__Instructions to follow__: When you reproduce the listing below, keep every entry exactly as written.

__Material for the task__:
[config.mk]
export PLATFORM = sky130hd
export DESIGN_NAME = mux4_scan_ctrl
export DESIGN_NICKNAME = d
export VERILOG_FILES = /design/src/rtl/mux4_scan_ctrl.sv
export SDC_FILE = /design/constraint.sdc
export NUM_CORES = 1
export LEC_CHECK = 0
export ABC_AREA = 1
export BUFFER_PORTS_ARGS = -buffer_cell sky130_fd_sc_hd__buf_4
export CORE_UTILIZATION = 39
export DETAILED_ROUTE_END_ITERATION = 7
export GPL_ROUTABILITY_DRIVEN = 0
export PLACE_DENSITY_LB_ADDON = 0.25
export SLEW_MARGIN = 20
export SYNTH_ARGS = -nofsm -noshare
export SYNTH_HDL_FRONTEND = slang
export SYNTH_SLANG_ARGS = --single-unit
[constraint.sdc]
create_clock -name clk -period 1.1 [get_ports clk]
set_input_delay 0.275 -clock clk [delete_from_list [all_inputs] [get_ports clk]]
set_output_delay 0.275 -clock clk [all_outputs]
set_load 0.005 [all_outputs]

__Worked solution__:
[config.mk]
export PLATFORM = sky130hd
export DESIGN_NAME = mux4_scan_ctrl
export DESIGN_NICKNAME = d
export VERILOG_FILES = /design/src/rtl/mux4_scan_ctrl.sv
export SDC_FILE = /design/constraint.sdc
export NUM_CORES = 1
export LEC_CHECK = 0
export ABC_AREA = 1
export BUFFER_PORTS_ARGS = -buffer_cell sky130_fd_sc_hd__buf_4
export CORE_UTILIZATION = 39
export DETAILED_ROUTE_END_ITERATION = 7
export GPL_ROUTABILITY_DRIVEN = 0
export PLACE_DENSITY_LB_ADDON = 0.25
export SLEW_MARGIN = 20
export SYNTH_ARGS = -nofsm -noshare
export SYNTH_HDL_FRONTEND = slang
export SYNTH_SLANG_ARGS = --single-unit
[constraint.sdc]
create_clock -name clk -period 1.1 [get_ports clk]
set_input_delay 0.275 -clock clk [delete_from_list [all_inputs] [get_ports clk]]
set_output_delay 0.275 -clock clk [all_outputs]
set_load 0.005 [all_outputs]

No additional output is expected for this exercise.